Problem to solve
A word-for-word transcription of all the data is required.

*** Source information Section Begins ***

==> pepper <==
## mpadd32_shift
module mpadd32_shift (CLK, RST_N, s_out, a_in, b_in, write, start, ready);
	input CLK, RST_N;
	input [255:0] a_in, b_in;
	input write, start;
	output [256:0] s_out;
	output ready;
	reg [256:0] sum;
	reg [255:0] a, b;
	reg ready;
	reg [2:0] counter;
	reg carry;
	reg [31:0] a0;
	reg [31:0] a1;
	reg [31:0] a2;
	reg [31:0] a3;
	reg [31:0] a4;
	reg [31:0] a5;
	reg [31:0] a6;
	reg [31:0] a7;
	reg [31:0] b0;
	reg [31:0] b1;
	reg [31:0] b2;
	reg [31:0] b3;
	reg [31:0] b4;
	reg [31:0] b5;
	reg [31:0] b6;
	reg [31:0] b7;
	reg [31:0] s0;
	reg [31:0] s1;
	reg [31:0] s2;
	reg [31:0] s3;
	reg [31:0] s4;
	reg [31:0] s5;
	reg [31:0] s6;
	reg [32:0] s7;
	assign s_out = {s7, s6, s5, s4, s3, s2, s1, s0};
	always @(posedge CLK) begin
		if (~RST_N) begin
			ready <= 1'b0;
			counter <= 3'b000;
		end
		else begin
			if (start) begin
				{carry, s0} <= a0 + b0;
				counter <= counter + 3'b001;
				{a0,a1,a2,a3,a4,a5,a6,a7} <= {a1,a2,a3,a4,a5,a6,a7,32'b0};
				{b0,b1,b2,b3,b4,b5,b6,b7} <= {b1,b2,b3,b4,b5,b6,b7,32'b0};
			end
			else if (counter == 3'b001) begin
				{carry, s1} <= a0 + b0 + carry;
				counter <= counter + 3'b001;
				{a0,a1,a2,a3,a4,a5,a6,a7} <= {a1,a2,a3,a4,a5,a6,a7,32'b0};
				{b0,b1,b2,b3,b4,b5,b6,b7} <= {b1,b2,b3,b4,b5,b6,b7,32'b0};
			end 
			else if (counter == 3'b010) begin
				{carry, s2} <= a0 + b0 + carry;
				counter <= counter + 3'b001;
				{a0,a1,a2,a3,a4,a5,a6,a7} <= {a1,a2,a3,a4,a5,a6,a7,32'b0};
				{b0,b1,b2,b3,b4,b5,b6,b7} <= {b1,b2,b3,b4,b5,b6,b7,32'b0};
			end 
			else if (counter == 3'b011) begin
				{carry, s3} <= a0 + b0 + carry;
				counter <= counter + 3'b001;
				{a0,a1,a2,a3,a4,a5,a6,a7} <= {a1,a2,a3,a4,a5,a6,a7,32'b0};
  ...
clock: 2.54 ns
lec_check: 0
cap_margin: 20
core_margin: 2
core_utilization: 66
slew_margin: 20
run.sh (not shown) runs the stock make flow with config.mk's settings and CLKGATE_MAP_FILE=.
==> inputs of yarrow, as changes to pepper <==
--- a/flow/config.mk
+++ b/flow/config.mk
@@ -8,4 +8,4 @@
 export CAP_MARGIN = 20
 export CORE_MARGIN = 2
-export CORE_UTILIZATION = 66
+export CORE_UTILIZATION = 40
 export SLEW_MARGIN = 20
==> flow/constraint.sdc (replaced) <==
create_clock -name core_clock -period 4.53 [get_ports {CLK}]
set_input_delay 0.9060 -clock core_clock [delete_from_list [all_inputs] [get_ports {CLK}]]
set_output_delay 0.9060 -clock core_clock [all_outputs]
set_load 0.01 [all_outputs]
==> notes.md <==
Implementation results. Site row count landed at 81. met2 track demand over resource after global routing is 1.22. Vertical die dimension landed at 225 um.

The tool reported: "[ERROR GRT-0232] Routing congestion too high. Check the congestion heatmap in the GUI". In this run, post-CTS repair resized a total of 221 instances. Instance area at placement landed at 42900 um^2.

The run stopped with a tool error. Per the run summary, the flow got no further than global routing (5_1_grt). Die area landed at 50800 um^2. Per the OpenROAD floorplan log, the width of the die is 225 um.

The region available for standard cell placement spans 48600 um^2.
-- figures above: pepper

==> notes.md <==
The flow completed. The run finished with no timing, DRC or antenna violations. The global routing report lists met2 layer usage as 0.411. Die boundary width landed at 288 um. Vertical die dimension landed at 288 um. Reported leakage power landed at 17.5 nW. Core footprint landed at 80300 um^2. Instance area at placement landed at 41700 um^2. Site row count landed at 104.
-- figures above: yarrow


========
==> trial 69: inputs <==
mpadd32_shift again, from the RTL that the note above started with.
clock: 2.51 ns
lec_check: 0
cap_margin: 20
core_margin: 2
core_utilization: 57
cts_cluster_size: 66
slew_margin: 20
==> inputs of trial 28, as changes to trial 69 <==
--- a/flow/config.mk
+++ b/flow/config.mk
@@ -7,6 +7,9 @@
 export LEC_CHECK = 0
-export CAP_MARGIN = 20
+export CAP_MARGIN = 25
+export CELL_PAD_IN_SITES_DETAIL_PLACEMENT = 2
+export CELL_PAD_IN_SITES_GLOBAL_PLACEMENT = 1
 export CORE_MARGIN = 2
-export CORE_UTILIZATION = 57
-export CTS_CLUSTER_SIZE = 66
+export CORE_UTILIZATION = 56
+export CTS_CLUSTER_SIZE = 31
 export SLEW_MARGIN = 20
+export TNS_END_PERCENT = 10
==> flow/constraint.sdc (replaced) <==
create_clock -name core_clock -period 7.17 [get_ports {CLK}]
set_input_delay 1.4340 -clock core_clock [delete_from_list [all_inputs] [get_ports {CLK}]]
set_output_delay 1.4340 -clock core_clock [all_outputs]
set_load 0.01 [all_outputs]
==> qor summary <==
item                                                                                                 trial 28                   trial 69
Result of the run                                                                      stopped before the end            failed layout checks
Failing step                                                                detailed placement (3_5_place_dp)                          -
Violated checks                                                                                             -       negative setup slack
Number of cells in Yosys stat                                                                            2763                       2763
Synth Flop Type                                                                     sky130_fd_sc_hd__edfxtp_1  sky130_fd_sc_hd__edfxtp_1
GP Congestion                                                                                           0.925                      0.931
Y dimension of the die                                                                                 244 um                     242 um
Post-synth cell types                                                                                      79                         79
Chip Area, Yosys                                                                                  0.0323 mm^2                0.0323 mm^2
Post-synthesis instance total                                                                            2763                       2763
Standard-cell rows                                                                                         88                         87
Fraction of the mapped netlist area in simple logic gates                                               20.1%                      20.1%
Avg Synthesized Cell Area                                                                           11.7 um^2                  11.7 um^2
Floorplan core area                                                                               0.0574 mm^2                0.0563 mm^2
Initial core utilization                                                                                56.4%                      57.5%
Yosys top cell by area                                                              sky130_fd_sc_hd__edfxtp_1  sky130_fd_sc_hd__edfxtp_1
EDFF count, synth                                                                                         770                        770
Post-synthesis sequential element count                                                                   774                        774
Top-Level Pins                                                                                            774                        774
Chip Area                                                                                         0.0597 mm^2                0.0587 mm^2
Floorplan Nets                                                                                           3320                       3320
Proportion of register bits with asynchronous set or reset after synthesis                                 0%                         0%
Adder share                                                                                             1.61%                      1.61%
X dimension of the die                                                                                 244 um                     242 um
Sequential fraction of the synthesis area                                                               71.7%                      71.7%
Power is estimated from default activity; no workload was simulated.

*** Source information Section Ends ***

Output for this exercise
==> pepper <==
## mpadd32_shift
module mpadd32_shift (CLK, RST_N, s_out, a_in, b_in, write, start, ready);
	input CLK, RST_N;
	input [255:0] a_in, b_in;
	input write, start;
	output [256:0] s_out;
	output ready;
	reg [256:0] sum;
	reg [255:0] a, b;
	reg ready;
	reg [2:0] counter;
	reg carry;
	reg [31:0] a0;
	reg [31:0] a1;
	reg [31:0] a2;
	reg [31:0] a3;
	reg [31:0] a4;
	reg [31:0] a5;
	reg [31:0] a6;
	reg [31:0] a7;
	reg [31:0] b0;
	reg [31:0] b1;
	reg [31:0] b2;
	reg [31:0] b3;
	reg [31:0] b4;
	reg [31:0] b5;
	reg [31:0] b6;
	reg [31:0] b7;
	reg [31:0] s0;
	reg [31:0] s1;
	reg [31:0] s2;
	reg [31:0] s3;
	reg [31:0] s4;
	reg [31:0] s5;
	reg [31:0] s6;
	reg [32:0] s7;
	assign s_out = {s7, s6, s5, s4, s3, s2, s1, s0};
	always @(posedge CLK) begin
		if (~RST_N) begin
			ready <= 1'b0;
			counter <= 3'b000;
		end
		else begin
			if (start) begin
				{carry, s0} <= a0 + b0;
				counter <= counter + 3'b001;
				{a0,a1,a2,a3,a4,a5,a6,a7} <= {a1,a2,a3,a4,a5,a6,a7,32'b0};
				{b0,b1,b2,b3,b4,b5,b6,b7} <= {b1,b2,b3,b4,b5,b6,b7,32'b0};
			end
			else if (counter == 3'b001) begin
				{carry, s1} <= a0 + b0 + carry;
				counter <= counter + 3'b001;
				{a0,a1,a2,a3,a4,a5,a6,a7} <= {a1,a2,a3,a4,a5,a6,a7,32'b0};
				{b0,b1,b2,b3,b4,b5,b6,b7} <= {b1,b2,b3,b4,b5,b6,b7,32'b0};
			end 
			else if (counter == 3'b010) begin
				{carry, s2} <= a0 + b0 + carry;
				counter <= counter + 3'b001;
				{a0,a1,a2,a3,a4,a5,a6,a7} <= {a1,a2,a3,a4,a5,a6,a7,32'b0};
				{b0,b1,b2,b3,b4,b5,b6,b7} <= {b1,b2,b3,b4,b5,b6,b7,32'b0};
			end 
			else if (counter == 3'b011) begin
				{carry, s3} <= a0 + b0 + carry;
				counter <= counter + 3'b001;
				{a0,a1,a2,a3,a4,a5,a6,a7} <= {a1,a2,a3,a4,a5,a6,a7,32'b0};
  ...
clock: 2.54 ns
lec_check: 0
cap_margin: 20
core_margin: 2
core_utilization: 66
slew_margin: 20
run.sh (not shown) runs the stock make flow with config.mk's settings and CLKGATE_MAP_FILE=.
==> inputs of yarrow, as changes to pepper <==
--- a/flow/config.mk
+++ b/flow/config.mk
@@ -8,4 +8,4 @@
 export CAP_MARGIN = 20
 export CORE_MARGIN = 2
-export CORE_UTILIZATION = 66
+export CORE_UTILIZATION = 40
 export SLEW_MARGIN = 20
==> flow/constraint.sdc (replaced) <==
create_clock -name core_clock -period 4.53 [get_ports {CLK}]
set_input_delay 0.9060 -clock core_clock [delete_from_list [all_inputs] [get_ports {CLK}]]
set_output_delay 0.9060 -clock core_clock [all_outputs]
set_load 0.01 [all_outputs]
==> notes.md <==
Implementation results. Site row count landed at 81. met2 track demand over resource after global routing is 1.22. Vertical die dimension landed at 225 um.

The tool reported: "[ERROR GRT-0232] Routing congestion too high. Check the congestion heatmap in the GUI". In this run, post-CTS repair resized a total of 221 instances. Instance area at placement landed at 42900 um^2.

The run stopped with a tool error. Per the run summary, the flow got no further than global routing (5_1_grt). Die area landed at 50800 um^2. Per the OpenROAD floorplan log, the width of the die is 225 um.

The region available for standard cell placement spans 48600 um^2.
-- figures above: pepper

==> notes.md <==
The flow completed. The run finished with no timing, DRC or antenna violations. The global routing report lists met2 layer usage as 0.411. Die boundary width landed at 288 um. Vertical die dimension landed at 288 um. Reported leakage power landed at 17.5 nW. Core footprint landed at 80300 um^2. Instance area at placement landed at 41700 um^2. Site row count landed at 104.
-- figures above: yarrow


========
==> trial 69: inputs <==
mpadd32_shift again, from the RTL that the note above started with.
clock: 2.51 ns
lec_check: 0
cap_margin: 20
core_margin: 2
core_utilization: 57
cts_cluster_size: 66
slew_margin: 20
==> inputs of trial 28, as changes to trial 69 <==
--- a/flow/config.mk
+++ b/flow/config.mk
@@ -7,6 +7,9 @@
 export LEC_CHECK = 0
-export CAP_MARGIN = 20
+export CAP_MARGIN = 25
+export CELL_PAD_IN_SITES_DETAIL_PLACEMENT = 2
+export CELL_PAD_IN_SITES_GLOBAL_PLACEMENT = 1
 export CORE_MARGIN = 2
-export CORE_UTILIZATION = 57
-export CTS_CLUSTER_SIZE = 66
+export CORE_UTILIZATION = 56
+export CTS_CLUSTER_SIZE = 31
 export SLEW_MARGIN = 20
+export TNS_END_PERCENT = 10
==> flow/constraint.sdc (replaced) <==
create_clock -name core_clock -period 7.17 [get_ports {CLK}]
set_input_delay 1.4340 -clock core_clock [delete_from_list [all_inputs] [get_ports {CLK}]]
set_output_delay 1.4340 -clock core_clock [all_outputs]
set_load 0.01 [all_outputs]
==> qor summary <==
item                                                                                                 trial 28                   trial 69
Result of the run                                                                      stopped before the end            failed layout checks
Failing step                                                                detailed placement (3_5_place_dp)                          -
Violated checks                                                                                             -       negative setup slack
Number of cells in Yosys stat                                                                            2763                       2763
Synth Flop Type                                                                     sky130_fd_sc_hd__edfxtp_1  sky130_fd_sc_hd__edfxtp_1
GP Congestion                                                                                           0.925                      0.931
Y dimension of the die                                                                                 244 um                     242 um
Post-synth cell types                                                                                      79                         79
Chip Area, Yosys                                                                                  0.0323 mm^2                0.0323 mm^2
Post-synthesis instance total                                                                            2763                       2763
Standard-cell rows                                                                                         88                         87
Fraction of the mapped netlist area in simple logic gates                                               20.1%                      20.1%
Avg Synthesized Cell Area                                                                           11.7 um^2                  11.7 um^2
Floorplan core area                                                                               0.0574 mm^2                0.0563 mm^2
Initial core utilization                                                                                56.4%                      57.5%
Yosys top cell by area                                                              sky130_fd_sc_hd__edfxtp_1  sky130_fd_sc_hd__edfxtp_1
EDFF count, synth                                                                                         770                        770
Post-synthesis sequential element count                                                                   774                        774
Top-Level Pins                                                                                            774                        774
Chip Area                                                                                         0.0597 mm^2                0.0587 mm^2
Floorplan Nets                                                                                           3320                       3320
Proportion of register bits with asynchronous set or reset after synthesis                                 0%                         0%
Adder share                                                                                             1.61%                      1.61%
X dimension of the die                                                                                 244 um                     242 um
Sequential fraction of the synthesis area                                                               71.7%                      71.7%
Power is estimated from default activity; no workload was simulated.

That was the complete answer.